The second class of drugs also cause bronchial smooth muscle relaxation and inhibition of mediator release by elevating the intracellular concentration of cAMP by inhibiting its degradation by the enzyme phosphodiesterase (, 2005). Theophylline has an important effect on calcium flux across cell membranes and part of its beneficial effect may be related to this property.
Corticosteroids’ multiple mechanisms of action are not well understood. In addition to reducing edema and inflammation, they appear to increase the sensitivity of the B-adrenergic receptor to catecholamines. The general action of corticosteroids includes profound and varied metabolic effects, in addition to modifying the normal immune response and suppressing inflammation. It is available in a variety of dosage forms, including oral, injectable, topical, and inhalation. Prolonged used of large amounts of topical or inhaled agent may result in systemic absorption and/or adrenal suppression (, 2005).

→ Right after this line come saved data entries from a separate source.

===== config.mk =====
export PLATFORM = sky130hd
export DESIGN_NAME = regfile_wb_arbiter_flat
export DESIGN_NICKNAME = d
export VERILOG_FILES = /design/src/rtl/cpu_pkg.sv /design/src/rtl/regfile_wb_arbiter_if.sv /design/src/rtl/wb_scoreboard.sv /design/src/rtl/regfile_wb_arbiter.sv /design/src/flat_wrapper.sv
export SDC_FILE = /design/constraint.sdc
export NUM_CORES = 1
export LEC_CHECK = 0
export CAP_MARGIN = 30
export CELL_PAD_IN_SITES_DETAIL_PLACEMENT = 0
export CELL_PAD_IN_SITES_GLOBAL_PLACEMENT = 2
export CORE_UTILIZATION = 22
export CTS_BUF_LIST = sky130_fd_sc_hd__clkbuf_8
export DETAILED_ROUTE_END_ITERATION = 7
export GPL_TIMING_DRIVEN = 0
export PLACE_DENSITY = 0.86
export SLEW_MARGIN = 20
export SYNTH_ARGS = -nofsm -noshare
export SYNTH_HDL_FRONTEND = slang
export SYNTH_SLANG_ARGS = --single-unit

===== constraint.sdc =====
create_clock -name clk -period 1.9 [get_ports clk]
set_clock_uncertainty 0.1 [all_clocks]
set_input_delay 0.38 -clock clk [delete_from_list [all_inputs] [get_ports clk]]
set_output_delay 0.38 -clock clk [all_outputs]
set_load 0.05 [all_outputs]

Cromolyn inhibits release of mast cell products (2001). This drug interferes with calcium transport across cell membrane, which may account for its beneficial effect. Muscarinic receptors mediate bronchoconstriction, and muscarinic cholinergic blocking drugs are also used for treatment. Glucocorticoids are also used for treatment which inhibits inflammatory response (2001).

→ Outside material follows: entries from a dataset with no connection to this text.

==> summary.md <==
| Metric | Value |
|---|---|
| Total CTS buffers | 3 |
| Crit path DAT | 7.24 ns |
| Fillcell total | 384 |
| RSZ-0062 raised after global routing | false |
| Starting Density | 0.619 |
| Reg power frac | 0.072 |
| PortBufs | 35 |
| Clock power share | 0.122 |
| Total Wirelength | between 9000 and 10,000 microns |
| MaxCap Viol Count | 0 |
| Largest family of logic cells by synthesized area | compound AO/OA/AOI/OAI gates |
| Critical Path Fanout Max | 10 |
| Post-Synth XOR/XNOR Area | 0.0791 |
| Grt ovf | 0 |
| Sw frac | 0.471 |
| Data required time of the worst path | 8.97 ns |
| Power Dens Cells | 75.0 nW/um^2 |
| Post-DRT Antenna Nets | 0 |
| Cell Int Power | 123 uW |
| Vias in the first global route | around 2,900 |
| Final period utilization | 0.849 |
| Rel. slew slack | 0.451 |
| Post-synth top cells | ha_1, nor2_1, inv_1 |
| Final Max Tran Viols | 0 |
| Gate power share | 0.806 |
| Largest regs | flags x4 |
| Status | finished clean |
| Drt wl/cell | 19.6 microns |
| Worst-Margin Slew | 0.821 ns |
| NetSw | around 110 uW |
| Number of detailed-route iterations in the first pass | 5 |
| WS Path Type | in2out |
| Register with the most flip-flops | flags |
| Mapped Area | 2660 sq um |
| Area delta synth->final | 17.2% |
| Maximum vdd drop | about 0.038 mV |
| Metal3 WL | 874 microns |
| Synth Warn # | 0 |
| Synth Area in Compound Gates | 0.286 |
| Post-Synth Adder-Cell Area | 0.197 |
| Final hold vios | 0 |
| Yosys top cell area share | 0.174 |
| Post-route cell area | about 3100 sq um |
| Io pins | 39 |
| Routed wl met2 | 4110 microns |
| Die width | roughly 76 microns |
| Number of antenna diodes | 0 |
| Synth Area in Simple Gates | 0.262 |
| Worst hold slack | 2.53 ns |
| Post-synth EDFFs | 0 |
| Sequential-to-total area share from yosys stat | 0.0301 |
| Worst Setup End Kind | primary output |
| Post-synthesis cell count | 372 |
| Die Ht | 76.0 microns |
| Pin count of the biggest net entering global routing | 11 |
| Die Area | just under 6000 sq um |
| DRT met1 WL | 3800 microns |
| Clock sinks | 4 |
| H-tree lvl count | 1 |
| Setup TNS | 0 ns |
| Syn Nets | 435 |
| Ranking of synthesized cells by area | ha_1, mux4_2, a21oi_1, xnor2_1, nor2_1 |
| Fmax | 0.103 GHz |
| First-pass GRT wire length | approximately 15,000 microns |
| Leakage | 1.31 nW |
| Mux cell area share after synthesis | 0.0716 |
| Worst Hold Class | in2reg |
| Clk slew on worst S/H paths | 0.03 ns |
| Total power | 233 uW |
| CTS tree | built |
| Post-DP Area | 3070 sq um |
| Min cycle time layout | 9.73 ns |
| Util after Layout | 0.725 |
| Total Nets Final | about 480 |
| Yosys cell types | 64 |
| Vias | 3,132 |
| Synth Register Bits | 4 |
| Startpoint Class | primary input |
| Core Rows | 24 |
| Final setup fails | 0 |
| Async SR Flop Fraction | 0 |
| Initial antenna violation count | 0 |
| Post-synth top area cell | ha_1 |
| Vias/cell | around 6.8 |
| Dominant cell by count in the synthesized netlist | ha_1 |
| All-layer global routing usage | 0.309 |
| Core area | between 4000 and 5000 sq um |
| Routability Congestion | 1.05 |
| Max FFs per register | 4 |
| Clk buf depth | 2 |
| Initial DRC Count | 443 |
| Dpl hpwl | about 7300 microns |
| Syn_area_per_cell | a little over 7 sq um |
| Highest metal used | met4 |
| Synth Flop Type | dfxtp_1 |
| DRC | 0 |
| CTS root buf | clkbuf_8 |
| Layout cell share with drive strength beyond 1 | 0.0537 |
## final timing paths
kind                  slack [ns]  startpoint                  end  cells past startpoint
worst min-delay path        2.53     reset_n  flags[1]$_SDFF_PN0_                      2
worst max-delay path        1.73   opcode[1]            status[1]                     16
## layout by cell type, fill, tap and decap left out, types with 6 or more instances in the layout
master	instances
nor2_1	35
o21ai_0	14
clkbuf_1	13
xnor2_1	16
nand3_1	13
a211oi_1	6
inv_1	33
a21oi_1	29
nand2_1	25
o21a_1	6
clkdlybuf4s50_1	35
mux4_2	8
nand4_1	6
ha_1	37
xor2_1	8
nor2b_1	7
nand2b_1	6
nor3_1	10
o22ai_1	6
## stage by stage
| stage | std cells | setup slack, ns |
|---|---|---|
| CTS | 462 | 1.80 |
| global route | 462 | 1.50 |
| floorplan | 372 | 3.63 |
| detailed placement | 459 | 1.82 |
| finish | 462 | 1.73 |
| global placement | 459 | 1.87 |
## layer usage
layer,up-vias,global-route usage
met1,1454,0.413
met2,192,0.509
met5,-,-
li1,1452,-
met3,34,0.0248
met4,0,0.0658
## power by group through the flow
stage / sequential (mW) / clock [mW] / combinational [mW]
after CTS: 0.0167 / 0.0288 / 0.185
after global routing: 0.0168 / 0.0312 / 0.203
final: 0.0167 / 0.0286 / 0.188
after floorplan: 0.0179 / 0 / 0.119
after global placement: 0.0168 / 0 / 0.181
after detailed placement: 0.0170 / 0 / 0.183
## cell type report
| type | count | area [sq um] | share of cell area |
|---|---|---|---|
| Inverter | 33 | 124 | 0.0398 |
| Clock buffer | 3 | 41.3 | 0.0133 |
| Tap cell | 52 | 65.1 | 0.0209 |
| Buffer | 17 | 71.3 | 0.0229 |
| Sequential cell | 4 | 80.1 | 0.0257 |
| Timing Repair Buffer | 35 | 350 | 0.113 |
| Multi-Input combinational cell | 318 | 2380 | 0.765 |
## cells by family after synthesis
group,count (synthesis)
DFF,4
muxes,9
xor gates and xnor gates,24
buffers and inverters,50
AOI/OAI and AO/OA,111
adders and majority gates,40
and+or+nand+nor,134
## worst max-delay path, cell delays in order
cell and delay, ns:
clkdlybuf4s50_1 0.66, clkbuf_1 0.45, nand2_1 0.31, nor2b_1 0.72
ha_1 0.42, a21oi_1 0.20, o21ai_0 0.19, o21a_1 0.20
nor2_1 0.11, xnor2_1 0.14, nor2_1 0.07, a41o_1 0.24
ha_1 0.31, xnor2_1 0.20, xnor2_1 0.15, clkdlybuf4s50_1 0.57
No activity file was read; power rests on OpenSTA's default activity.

In general, the adrenergic agents epinephrine and isoproterenol are most useful for treating the acute attack. Theophylline is a valuable adjunct to adrenergic drugs in the management of acute episodes; many consider it to be the drug of choice for long term continuous therapy. Because of their potentially dangerous long-term side effects, corticosteroids, while exceptionally effective, are withheld except for short-term use until all other treatments have failed.
Bronchodilators are used in the treatment of reversible airway obstruction due to asthma. Recently revised recommendations for management of asthma recommend that rapid-acting inhaled beta-agonist bronchodilators (not salmeterol) be reserved as acute relievers of bronchospasm; repeated or chronic use indicates the need for additional long-term control agents, including inhaled corticosteroids, mast cell stabilizers, and long-acting bronchodilators (oral theophylline or beta-agonists) and leukotriene modifiers (montelukast, zafirlukast).
Ø Information, instructions and warnings to the patient and/or the relatives of the patient, if appropriate
The patient and/or the relatives of the patient should be taught of the importance of taking only the prescribed dose of the drugs at the prescribed time intervals. They should also be advised to contact health care professional promptly if the usual dose of medication fails to produce the desired results, symptoms worsen after treatment, or toxic effects occur. In addition, the patient and/or the relatives of the patient has to be informed to avoid beta-blocker drugs (Inderal, Tenormin, Visken, and Lopressor) because they may worsen asthma or precipitate an episode.
Ø Treatment monitoring
Treatment should be continually monitored since individual patients may exhibit varying susceptibility to the beneficial or adverse effects of a certain drug used in therapy. Greater caution should be exercised and lower dosages should be used in patients who have abnormalities like congestive heart failure or advanced liver disease or those that are elderly. Patients who show no improvement or whose signs and symptoms of asthma progress despite the drug therapy used should be started on another kind of therapy.
Ø Stopping treatment
Treatment should be continued in the route specified until the patient’s condition has stabilized and there is no danger of progression of the asthma to respiratory failure. Only after the healthcare staff is sure that the patient’s condition has stabilized should the treatment be stopped.